Ivor Churchill Guest, 1st Viscount Wimborne, KP, PC (16 January 1873 – 14 June 1939), known as Lord Ashby St Ledgers from 1910 to 1914 and as Lord Wimborne from 1914 to 1918, was a British politician and one of the last Lords Lieutenant of Ireland, serving in that position at the time of the Easter Rising.

==Background and education==
He was the eldest son of Ivor Guest, 1st Baron Wimborne, and Lady Cornelia Henrietta Maria Spencer-Churchill, daughter of John Spencer-Churchill, 7th Duke of Marlborough. He was the elder brother of Frederick Guest, Oscar Guest and Henry Guest, and a first cousin of Winston Churchill. He was educated at Eton and Trinity College, Cambridge.

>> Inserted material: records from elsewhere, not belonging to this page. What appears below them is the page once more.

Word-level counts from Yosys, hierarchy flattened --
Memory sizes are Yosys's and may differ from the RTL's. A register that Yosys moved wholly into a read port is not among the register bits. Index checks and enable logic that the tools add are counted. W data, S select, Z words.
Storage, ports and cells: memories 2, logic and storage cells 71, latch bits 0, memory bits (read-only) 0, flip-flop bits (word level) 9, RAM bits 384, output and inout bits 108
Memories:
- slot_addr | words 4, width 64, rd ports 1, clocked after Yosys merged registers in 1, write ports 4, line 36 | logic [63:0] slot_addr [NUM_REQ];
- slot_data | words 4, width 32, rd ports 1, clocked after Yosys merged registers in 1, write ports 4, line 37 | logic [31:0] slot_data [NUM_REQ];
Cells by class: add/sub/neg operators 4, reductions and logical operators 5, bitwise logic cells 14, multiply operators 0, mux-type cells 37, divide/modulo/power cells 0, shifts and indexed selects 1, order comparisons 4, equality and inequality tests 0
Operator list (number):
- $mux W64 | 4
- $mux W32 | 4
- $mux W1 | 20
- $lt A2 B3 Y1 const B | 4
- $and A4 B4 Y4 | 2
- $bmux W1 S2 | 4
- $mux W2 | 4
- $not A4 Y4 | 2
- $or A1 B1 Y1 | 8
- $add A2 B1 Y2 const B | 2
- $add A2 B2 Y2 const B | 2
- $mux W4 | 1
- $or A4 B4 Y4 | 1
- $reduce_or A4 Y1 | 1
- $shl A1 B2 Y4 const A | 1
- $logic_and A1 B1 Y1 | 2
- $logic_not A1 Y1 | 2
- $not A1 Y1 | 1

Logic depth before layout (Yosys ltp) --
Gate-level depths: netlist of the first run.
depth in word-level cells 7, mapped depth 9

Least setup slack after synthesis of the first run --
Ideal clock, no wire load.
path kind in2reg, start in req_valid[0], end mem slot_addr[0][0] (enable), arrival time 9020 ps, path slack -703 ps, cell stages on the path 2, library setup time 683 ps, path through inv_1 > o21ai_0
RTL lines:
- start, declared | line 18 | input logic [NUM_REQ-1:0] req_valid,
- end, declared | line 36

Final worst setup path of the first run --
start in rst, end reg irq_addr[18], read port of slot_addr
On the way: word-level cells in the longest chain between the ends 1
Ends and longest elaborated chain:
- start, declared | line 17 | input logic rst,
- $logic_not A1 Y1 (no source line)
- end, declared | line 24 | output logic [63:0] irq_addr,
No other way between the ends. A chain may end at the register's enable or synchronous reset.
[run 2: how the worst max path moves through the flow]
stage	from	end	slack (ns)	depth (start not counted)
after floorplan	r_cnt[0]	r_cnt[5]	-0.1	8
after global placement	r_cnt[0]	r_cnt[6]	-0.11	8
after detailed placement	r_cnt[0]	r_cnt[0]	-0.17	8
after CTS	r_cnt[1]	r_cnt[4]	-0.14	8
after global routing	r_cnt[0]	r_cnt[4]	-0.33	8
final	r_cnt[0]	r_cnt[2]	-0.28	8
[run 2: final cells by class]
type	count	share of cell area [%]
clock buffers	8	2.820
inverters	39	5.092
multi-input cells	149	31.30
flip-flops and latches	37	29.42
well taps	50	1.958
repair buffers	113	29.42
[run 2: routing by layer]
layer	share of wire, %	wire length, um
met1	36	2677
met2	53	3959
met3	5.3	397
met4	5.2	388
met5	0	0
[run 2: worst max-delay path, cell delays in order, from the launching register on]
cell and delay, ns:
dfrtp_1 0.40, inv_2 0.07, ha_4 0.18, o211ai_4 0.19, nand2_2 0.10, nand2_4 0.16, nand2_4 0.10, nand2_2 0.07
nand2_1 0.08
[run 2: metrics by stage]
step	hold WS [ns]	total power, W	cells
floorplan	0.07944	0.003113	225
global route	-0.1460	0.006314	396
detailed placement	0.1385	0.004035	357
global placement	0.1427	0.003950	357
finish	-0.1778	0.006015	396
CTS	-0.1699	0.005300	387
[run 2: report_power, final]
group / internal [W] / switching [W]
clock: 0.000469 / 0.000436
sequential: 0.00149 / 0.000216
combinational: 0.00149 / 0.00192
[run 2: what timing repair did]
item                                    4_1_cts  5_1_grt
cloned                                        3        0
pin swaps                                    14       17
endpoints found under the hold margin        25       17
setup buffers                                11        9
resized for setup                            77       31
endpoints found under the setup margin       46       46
<file path="config.mk">
export PLATFORM = sky130hd
export DESIGN_NAME = pid_sched_flat
export DESIGN_NICKNAME = d
export VERILOG_FILES = /design/src/rtl/pid_sched_if.sv /design/src/rtl/pid_sched.sv /design/src/flat_wrapper.sv
export SDC_FILE = /design/constraint.sdc
export NUM_CORES = 1
export LEC_CHECK = 0
export BUFFER_PORTS_ARGS = -buffer_cell sky130_fd_sc_hd__buf_2
export CORE_ASPECT_RATIO = 0.9
export CORE_MARGIN = 2
export CORE_UTILIZATION = 40
export CTS_CLUSTER_DIAMETER = 40
export DETAILED_ROUTE_END_ITERATION = 8
export PLACE_DENSITY = 0.63
export SYNTH_ARGS = -nofsm -noshare
export SYNTH_HDL_FRONTEND = slang
export SYNTH_SLANG_ARGS = --single-unit
export TNS_END_PERCENT = 1
</file>
<file path="constraint.sdc">
create_clock -name clk -period 5 [get_ports clk]
set_input_delay 0.25 -clock clk [delete_from_list [all_inputs] [get_ports clk]]
set_output_delay 0.25 -clock clk [all_outputs]
set_load 0.01 [all_outputs]
</file>
File: config.mk
export PLATFORM = sky130hd
export DESIGN_NAME = lsu_mem_ctrl
export DESIGN_NICKNAME = d
export VERILOG_FILES = /design/src/rtl/lsu_mem_ctrl.sv
export SDC_FILE = /design/constraint.sdc
export NUM_CORES = 1
export LEC_CHECK = 0
export CAP_MARGIN = 5
export CORE_AREA = 3 3 116 118
export CTS_CLUSTER_SIZE = 24
export DETAILED_ROUTE_END_ITERATION = 12
export DIE_AREA = 0 0 119 121
export PLACE_DENSITY = 0.78
export SYNTH_ARGS = -nofsm -noshare
export SYNTH_HDL_FRONTEND = slang
export SYNTH_SLANG_ARGS = --single-unit
File: constraint.sdc
create_clock -name clk -period 2.8 [get_ports clk]
set_input_delay 0.84 -clock clk [delete_from_list [all_inputs] [get_ports clk]]
set_output_delay 0.84 -clock clk [all_outputs]
set_load 0.05 [all_outputs]
File: src/rtl/fifo_wr_arbiter_pkg.sv
// rtl/fifo_wr_arbiter_pkg.sv - shared constants and state encoding for the FIFO write arbiter
package fifo_wr_arbiter_pkg;

  localparam int DATA_W            = 8;
  localparam int BEAT_W            = 4;
  localparam int MAX_BURST_DEFAULT = 4;

  typedef enum logic [1:0] {
    IDLE = 2'd0,
    OWN0 = 2'd1,
    OWN1 = 2'd2
  } arb_state_e;

endpackage

File: src/rtl/fifo_wr_arbiter_if.sv
// rtl/fifo_wr_arbiter_if.sv - requester, FIFO write and status signals of the write arbiter
interface fifo_wr_arbiter_if #(
  parameter int CNT_W = 16
);
  import fifo_wr_arbiter_pkg::*;

  logic              req0;
  logic [DATA_W-1:0] data0;
  logic              gnt0;
  logic              req1;
  logic [DATA_W-1:0] data1;
  logic              gnt1;
  logic              fifo_full;
  logic              fifo_wr_en;
  logic [DATA_W-1:0] fifo_wr_data;
  logic [CNT_W-1:0]  cnt0;
  logic [CNT_W-1:0]  cnt1;
  logic              last_gnt;

  // Arbiter side.
  modport slave (
    input  req0, data0, req1, data1, fifo_full,
    output gnt0, gnt1, fifo_wr_en, fifo_wr_data, cnt0, cnt1, last_gnt
  );

  // Requesters, FIFO and observers.
  modport master (
    output req0, data0, req1, data1, fifo_full,
    input  gnt0, gnt1, fifo_wr_en, fifo_wr_data, cnt0, cnt1, last_gnt
  );

endinterface
==> src/rtl/mrc_scheduler.sv <==
// ============================================================================
// mrc_scheduler
// ----------------------------------------------------------------------------
// Round-robin scheduler that shares one multiply / square-root arithmetic unit
// between two requesters. A requester presents a complete operation (op select,
// operand A, operand B) and holds req_valid until it sees its req_accept pulse.
// The scheduler then drives the unit's start/load handshake, waits for the
// unit's ready pulse, and returns result/error to the owner with a done pulse.
//
// Parameters
//   WORD_LENGTH     operand width; result width is 2*WORD_LENGTH
//   TIMEOUT_CYCLES  watchdog limit per wait state (must be 1..255); only
//                   meaningful when MRC_SCHED_TIMEOUT_EN is defined
//
// Optional feature
//   MRC_SCHED_TIMEOUT_EN  when defined, an 8-bit watchdog aborts any of the
//                         WAIT_X / WAIT_Y / WAIT_RDY states after
//                         TIMEOUT_CYCLES cycles and completes the operation
//                         with result = 0 and result_error = 1.
//
// Ports
//   clk, reset              rising-edge clock, asynchronous active-high reset
//   req_valid[1:0]          per-requester request, held until accepted
//   req_op0 / req_op1       op select per requester: 0 = multiply, 1 = sqrt
//   req_a0/req_b0, req_a1/req_b1   operands A and B per requester
//   req_accept[1:0]         one-hot, one-cycle pulse: operands captured
//   done[1:0]               one-hot, one-cycle pulse to the owner
//   result, result_error    outcome, held from done until the next done
//   busy                    high from accept through done
//   mrc_start, mrc_load     start / load pulses to the unit
//   mrc_data, mrc_op        operand and op select to the unit
//   mrc_x, mrc_y            unit ready for first / second operand
//   mrc_ready, mrc_result,  unit result-valid pulse, result and error flag
//   mrc_error
// ============================================================================
module mrc_scheduler #(
    parameter int WORD_LENGTH    = 16,
    parameter int TIMEOUT_CYCLES = 255
) (
    input  logic                       clk,
    input  logic                       reset,
    input  logic [1:0]                 req_valid,
    input  logic                       req_op0,
    input  logic                       req_op1,
    input  logic [WORD_LENGTH-1:0]     req_a0,
    input  logic [WORD_LENGTH-1:0]     req_b0,
    input  logic [WORD_LENGTH-1:0]     req_a1,
    input  logic [WORD_LENGTH-1:0]     req_b1,
    output logic [1:0]                 req_accept,
    output logic [1:0]                 done,
    output logic [2*WORD_LENGTH-1:0]   result,
    output logic                       result_error,
    output logic                       busy,
    output logic                       mrc_start,
    output logic                       mrc_load,
    output logic [WORD_LENGTH-1:0]     mrc_data,
    output logic                       mrc_op,
    input  logic                       mrc_x,
    input  logic                       mrc_y,
    input  logic                       mrc_ready,
    input  logic [2*WORD_LENGTH-1:0]   mrc_result,
    input  logic                       mrc_error
);

    typedef enum logic [3:0] {
        IDLE,
        ACCEPT,
        START,
        WAIT_X,
        LOAD_X,
        WAIT_Y,
        LOAD_Y,
        WAIT_RDY,
        DONE
    } stateT;

    stateT                      state_q, state_d;
    logic                       grant_q, grant_d;
    logic                       pointer_q, pointer_d;
    logic                       op_q, op_d;
    logic [WORD_LENGTH-1:0]     operandA_q, operandA_d;
    logic [WORD_LENGTH-1:0]     operandB_q, operandB_d;
    logic [2*WORD_LENGTH-1:0]   result_q, result_d;
    logic                       resultError_q, resultError_d;
    logic                       timeoutHit;

`ifdef MRC_SCHED_TIMEOUT_EN
    localparam logic [7:0] TIMEOUT_LIMIT = 8'(TIMEOUT_CYCLES - 1);

    logic [7:0] watchdog_q, watchdog_d;
    logic       inWait;

    // The watchdog restarts from zero on every state change, so each wait
    // state gets its own full budget. It fires on the last counted cycle,
    // which makes the abort land after exactly TIMEOUT_CYCLES cycles.
    assign inWait     = (state_q == WAIT_X) || (state_q == WAIT_Y) ||
                        (state_q == WAIT_RDY);
    assign timeoutHit = inWait && (watchdog_q == TIMEOUT_LIMIT);

    always_comb begin
        watchdog_d = watchdog_q;
        if (state_d != state_q) begin
            watchdog_d = '0;
        end else if (inWait) begin
            watchdog_d = watchdog_q + 8'd1;
        end
    end

    always_ff @(posedge clk or posedge reset) begin
        if (reset) begin
            watchdog_q <= '0;
        end else begin
            watchdog_q <= watchdog_d;
        end
    end
`else
    // Without the watchdog the wait states simply wait for the unit.
    assign timeoutHit = 1'b0;
`endif

    // State and datapath registers. Everything clears on reset so that an
    // operation interrupted by reset leaves no trace and is not replayed.
    always_ff @(posedge clk or posedge reset) begin
        if (reset) begin
            state_q       <= IDLE;
            grant_q       <= 1'b0;
            pointer_q     <= 1'b0;
            op_q          <= 1'b0;
            operandA_q    <= '0;
            operandB_q    <= '0;
            result_q      <= '0;
            resultError_q <= 1'b0;
        end else begin
            state_q       <= state_d;
            grant_q       <= grant_d;
            pointer_q     <= pointer_d;
            op_q          <= op_d;
            operandA_q    <= operandA_d;
            operandB_q    <= operandB_d;
            result_q      <= result_d;
            resultError_q <= resultError_d;
        end
    end

    // Next-state and Moore outputs. The operands of the granted requester are
    // captured on the edge that leaves IDLE, so they are already stable in the
    // register during the ACCEPT cycle; the accept pulse then tells the
    // requester it may change its inputs or drop its request.
    always_comb begin
        logic pick;

        state_d       = state_q;
        grant_d       = grant_q;
        pointer_d     = pointer_q;
        op_d          = op_q;
        operandA_d    = operandA_q;
        operandB_d    = operandB_q;
        result_d      = result_q;
        resultError_d = resultError_q;
        pick          = 1'b0;

        req_accept    = 2'b00;
        done          = 2'b00;
        busy          = 1'b1;
        mrc_start     = 1'b0;
        mrc_load      = 1'b0;
        mrc_data      = '0;
        mrc_op        = op_q;

        case (state_q)
            IDLE: begin
                busy   = 1'b0;
                mrc_op = 1'b0;
                if (req_valid != 2'b00) begin
                    // Contention goes to the pointer side; a lone request is
                    // granted regardless of whose turn it is.
                    if (req_valid == 2'b11) begin
                        pick = pointer_q;
                    end else begin
                        pick = req_valid[1];
                    end
                    grant_d    = pick;
                    op_d       = pick ? req_op1 : req_op0;
                    operandA_d = pick ? req_a1  : req_a0;
                    operandB_d = pick ? req_b1  : req_b0;
                    state_d    = ACCEPT;
                end
            end

            ACCEPT: begin
                mrc_op              = 1'b0;
                req_accept[grant_q] = 1'b1;
                state_d             = START;
            end

            START: begin
                mrc_start = 1'b1;
                state_d   = WAIT_X;
            end

            WAIT_X: begin
                if (mrc_x) begin
                    state_d = LOAD_X;
                end else if (timeoutHit) begin
                    result_d      = '0;
                    resultError_d = 1'b1;
                    state_d       = DONE;
                end
            end

            LOAD_X: begin
                mrc_load = 1'b1;
                mrc_data = operandA_q;
                // Square root has a single operand and skips the Y phase.
                state_d  = op_q ? WAIT_RDY : WAIT_Y;
            end

            WAIT_Y: begin
                if (mrc_y) begin
                    state_d = LOAD_Y;
                end else if (timeoutHit) begin
                    result_d      = '0;
                    resultError_d = 1'b1;
                    state_d       = DONE;
                end
            end

            LOAD_Y: begin
                mrc_load = 1'b1;
                mrc_data = operandB_q;
                state_d  = WAIT_RDY;
            end

            WAIT_RDY: begin
                // A ready pulse in the same cycle as the watchdog expiring
                // still delivers the real result.
                if (mrc_ready) begin
                    result_d      = mrc_result;
                    resultError_d = mrc_error;
                    state_d       = DONE;
                end else if (timeoutHit) begin
                    result_d      = '0;
                    resultError_d = 1'b1;
                    state_d       = DONE;
                end
            end

            DONE: begin
                done[grant_q] = 1'b1;
                pointer_d     = ~grant_q;
                state_d       = IDLE;
            end

            default: begin
                busy    = 1'b0;
                mrc_op  = 1'b0;
                state_d = IDLE;
            end
        endcase
    end

    assign result       = result_q;
    assign result_error = resultError_q;

endmodule
===== config.mk =====
export PLATFORM = sky130hd
export DESIGN_NAME = tx_sample_serializer
export DESIGN_NICKNAME = d
export VERILOG_FILES = /design/src/rtl/tx_sample_serializer.sv
export SDC_FILE = /design/constraint.sdc
export NUM_CORES = 1
export LEC_CHECK = 0
export BUFFER_PORTS_ARGS = -buffer_cell sky130_fd_sc_hd__clkbuf_2
export CORE_MARGIN = 2
export CORE_UTILIZATION = 35
export DETAILED_ROUTE_END_ITERATION = 16
export GPL_ROUTABILITY_DRIVEN = 1
export PLACE_DENSITY_LB_ADDON = 0.05
export REMOVE_ABC_BUFFERS = 1
export SLEW_MARGIN = 10
export SYNTH_ARGS = -nofsm -noshare
export SYNTH_HDL_FRONTEND = slang
export SYNTH_SLANG_ARGS = --single-unit

===== constraint.sdc =====
create_clock -name clk_50m -period 3.2 [get_ports clk_50m]
set_clock_uncertainty 0.05 [all_clocks]
set_input_delay 0.64 -clock clk_50m [delete_from_list [all_inputs] [get_ports clk_50m]]
set_output_delay 0.64 -clock clk_50m [all_outputs]
set_load 0.03 [all_outputs]
**config.mk**
```make
export PLATFORM = sky130hd
export DESIGN_NAME = four_req_rr_arbiter
export DESIGN_NICKNAME = d
export VERILOG_FILES = /design/src/rtl/four_req_rr_arbiter.sv
export SDC_FILE = /design/constraint.sdc
export NUM_CORES = 1
export LEC_CHECK = 0
export CAP_MARGIN = 15
export CELL_PAD_IN_SITES_DETAIL_PLACEMENT = 1
export CELL_PAD_IN_SITES_GLOBAL_PLACEMENT = 2
export CORE_ASPECT_RATIO = 1.2
export CORE_UTILIZATION = 31
export CTS_CLUSTER_DIAMETER = 80
export DETAILED_ROUTE_END_ITERATION = 8
export PLACE_DENSITY_LB_ADDON = 0.1
export SLEW_MARGIN = 20
export SYNTH_ARGS = -nofsm -noshare
export SYNTH_HDL_FRONTEND = slang
export SYNTH_SLANG_ARGS = --single-unit
```
**constraint.sdc**
```tcl
create_clock -name clk -period 2.53 [get_ports clk]
set_clock_uncertainty 0.2 [all_clocks]
set_input_delay 0.759 -clock clk [delete_from_list [all_inputs] [get_ports clk]]
set_output_delay 0.759 -clock clk [all_outputs]
set_load 0.02 [all_outputs]
```
<file path="config.mk">
export PLATFORM = sky130hd
export DESIGN_NAME = jump_redirect_unit_flat
export DESIGN_NICKNAME = d
export VERILOG_FILES = /design/src/rtl/jump_redirect_unit_if.sv /design/src/rtl/jump_redirect_unit.sv /design/src/flat_wrapper.sv
export SDC_FILE = /design/constraint.sdc
export NUM_CORES = 1
export LEC_CHECK = 0
export ABC_AREA = 1
export BUFFER_PORTS_ARGS = -buffer_cell sky130_fd_sc_hd__buf_2
export CORE_AREA = 2 2 167 169
export CTS_BUF_LIST = sky130_fd_sc_hd__clkbuf_4 sky130_fd_sc_hd__clkbuf_8
export DETAILED_ROUTE_END_ITERATION = 10
export DIE_AREA = 0 0 169 171
export PLACE_DENSITY = 0.73
export SLEW_MARGIN = 25
export SYNTH_ARGS = -nofsm -noshare
export SYNTH_HDL_FRONTEND = slang
export SYNTH_SLANG_ARGS = --single-unit
</file>
<file path="constraint.sdc">
create_clock -name clk -period 4.95 [get_ports clk]
set_input_delay 0.495 -clock clk [delete_from_list [all_inputs] [get_ports clk]]
set_output_delay 0.495 -clock clk [all_outputs]
set_load 0.01 [all_outputs]
</file>
==> src/rtl/muldiv_seq_unit.sv <==
// Multi-cycle multiply/divide unit that resolves one bit per clock: Booth (signed) or shift-add
// (unsigned) multiply, and restoring divide on magnitudes. Optional macro MULDIV_DIVZERO_EN.
module muldiv_seq_unit #(
    parameter int unsigned WIDTH = 32
) (
    input  logic             clk,
    input  logic             clr,
    input  logic             start,
    input  logic             op_div,
    input  logic             is_signed,
    input  logic [WIDTH-1:0] op_a,
    input  logic [WIDTH-1:0] op_b,
    output logic             busy,
    output logic             done,
`ifdef MULDIV_DIVZERO_EN
    output logic             div_zero,
`endif
    output logic [WIDTH-1:0] z_hi,
    output logic [WIDTH-1:0] z_lo
);

    localparam int unsigned CNT_W = $clog2(WIDTH) + 1;
    localparam int unsigned AW    = WIDTH + 1;

    typedef enum logic [1:0] {
        S_IDLE = 2'd0,
        S_RUN  = 2'd1,
        S_DONE = 2'd2
    } state_t;

    state_t             state_q, state_d;
    logic [CNT_W-1:0]   cnt_q, cnt_d;
    logic [AW-1:0]      acc_q, acc_d;
    logic [WIDTH-1:0]   lo_q, lo_d;
    logic [WIDTH-1:0]   opd_q, opd_d;
    logic               qm1_q, qm1_d;
    logic               div_q, div_d;
    logic               sgn_q, sgn_d;
    logic               rneg_q, rneg_d;
    logic               qneg_q, qneg_d;
    logic               armed_q, armed_d;
    logic               busy_q, busy_d;
    logic               done_q, done_d;
    logic [WIDTH-1:0]   z_hi_q, z_hi_d;
    logic [WIDTH-1:0]   z_lo_q, z_lo_d;
`ifdef MULDIV_DIVZERO_EN
    logic               div_zero_q, div_zero_d;
`endif

    logic [AW-1:0]      a_ext;
    logic [AW-1:0]      mul_term;
    logic [AW-1:0]      mul_sum;
    logic [AW-1:0]      div_shift;
    logic               div_ge;
    logic [AW-1:0]      div_rem;
    logic [AW-1:0]      step_acc;
    logic [WIDTH-1:0]   step_lo;
    logic               step_qm1;
    logic               a_neg;
    logic               b_neg;

    function automatic logic [WIDTH-1:0] neg_w(input logic [WIDTH-1:0] x);
        return (~x) + WIDTH'(1);
    endfunction

    // One iteration of the multiply or divide datapath
    always_comb begin
        a_ext    = {sgn_q & opd_q[WIDTH-1], opd_q};
        mul_term = '0;
        if (sgn_q) begin
            case ({lo_q[0], qm1_q})
                2'b01:   mul_term = a_ext;
                2'b10:   mul_term = (~a_ext) + AW'(1);
                default: mul_term = '0;
            endcase
        end else if (lo_q[0]) begin
            mul_term = a_ext;
        end
        mul_sum   = acc_q + mul_term;
        div_shift = {acc_q[WIDTH-1:0], lo_q[WIDTH-1]};
        div_ge    = (div_shift >= {1'b0, opd_q});
        div_rem   = div_ge ? (div_shift - {1'b0, opd_q}) : div_shift;
        if (div_q) begin
            step_acc = div_rem;
            step_lo  = {lo_q[WIDTH-2:0], div_ge};
            step_qm1 = 1'b0;
        end else begin
            step_acc = {sgn_q & mul_sum[WIDTH], mul_sum[WIDTH:1]};
            step_lo  = {mul_sum[0], lo_q[WIDTH-1:1]};
            step_qm1 = lo_q[0];
        end
    end

    // Next-state, operand capture and result update
    always_comb begin
        state_d = state_q;
        cnt_d   = cnt_q;
        acc_d   = acc_q;
        lo_d    = lo_q;
        opd_d   = opd_q;
        qm1_d   = qm1_q;
        div_d   = div_q;
        sgn_d   = sgn_q;
        rneg_d  = rneg_q;
        qneg_d  = qneg_q;
        armed_d = 1'b1;
        z_hi_d  = z_hi_q;
        z_lo_d  = z_lo_q;
`ifdef MULDIV_DIVZERO_EN
        div_zero_d = div_zero_q;
`endif
        a_neg   = is_signed & op_a[WIDTH-1];
        b_neg   = is_signed & op_b[WIDTH-1];

        unique case (state_q)
            S_IDLE, S_DONE: begin
                state_d = S_IDLE;
                if (start && armed_q) begin
                    state_d = S_RUN;
                    cnt_d   = CNT_W'(WIDTH - 1);
                    acc_d   = '0;
                    qm1_d   = 1'b0;
                    div_d   = op_div;
                    sgn_d   = is_signed;
                    if (op_div) begin
                        lo_d   = a_neg ? neg_w(op_a) : op_a;
                        opd_d  = b_neg ? neg_w(op_b) : op_b;
                        rneg_d = a_neg;
                        // A zero divisor keeps the all-ones quotient unsigned
                        qneg_d = (a_neg ^ b_neg) & (op_b != '0);
                    end else begin
                        lo_d   = op_b;
                        opd_d  = op_a;
                        rneg_d = 1'b0;
                        qneg_d = 1'b0;
                    end
`ifdef MULDIV_DIVZERO_EN
                    if (op_div && (op_b == '0)) begin
                        state_d    = S_DONE;
                        z_hi_d     = op_a;
                        z_lo_d     = '1;
                        div_zero_d = 1'b1;
                    end
`endif
                end
            end
            S_RUN: begin
                acc_d = step_acc;
                lo_d  = step_lo;
                qm1_d = step_qm1;
                cnt_d = cnt_q - CNT_W'(1);
                if (cnt_q == '0) begin
                    state_d = S_DONE;
                    z_hi_d  = rneg_q ? neg_w(step_acc[WIDTH-1:0]) : step_acc[WIDTH-1:0];
                    z_lo_d  = qneg_q ? neg_w(step_lo) : step_lo;
`ifdef MULDIV_DIVZERO_EN
                    div_zero_d = 1'b0;
`endif
                end
            end
            default: state_d = S_IDLE;
        endcase

        busy_d = (state_d == S_RUN);
        done_d = (state_d == S_DONE);
    end

    always_ff @(posedge clk or negedge clr) begin
        if (!clr) begin
            state_q    <= S_IDLE;
            cnt_q      <= '0;
            acc_q      <= '0;
            lo_q       <= '0;
            opd_q      <= '0;
            qm1_q      <= 1'b0;
            div_q      <= 1'b0;
            sgn_q      <= 1'b0;
            rneg_q     <= 1'b0;
            qneg_q     <= 1'b0;
            armed_q    <= 1'b0;
            busy_q     <= 1'b0;
            done_q     <= 1'b0;
            z_hi_q     <= '0;
            z_lo_q     <= '0;
`ifdef MULDIV_DIVZERO_EN
            div_zero_q <= 1'b0;
`endif
        end else begin
            state_q    <= state_d;
            cnt_q      <= cnt_d;
            acc_q      <= acc_d;
            lo_q       <= lo_d;
            opd_q      <= opd_d;
            qm1_q      <= qm1_d;
            div_q      <= div_d;
            sgn_q      <= sgn_d;
            rneg_q     <= rneg_d;
            qneg_q     <= qneg_d;
            armed_q    <= armed_d;
            busy_q     <= busy_d;
            done_q     <= done_d;
            z_hi_q     <= z_hi_d;
            z_lo_q     <= z_lo_d;
`ifdef MULDIV_DIVZERO_EN
            div_zero_q <= div_zero_d;
`endif
        end
    end

    assign busy = busy_q;
    assign done = done_q;
    assign z_hi = z_hi_q;
    assign z_lo = z_lo_q;
`ifdef MULDIV_DIVZERO_EN
    assign div_zero = div_zero_q;
`endif

endmodule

He was commissioned a lieutenant in the Dorset Yeomanry on 9 May 1896. Following the outbreak of the Second Boer War in late 1899, he volunteered for service and was appointed a lieutenant in the Imperial Yeomanry on 24 February 1900, leaving England for South Africa on the in early March. He was awarded the Queen's South Africa Medal with two clasps. After returning to the United Kingdom, he was promoted to captain on 18 January 1902.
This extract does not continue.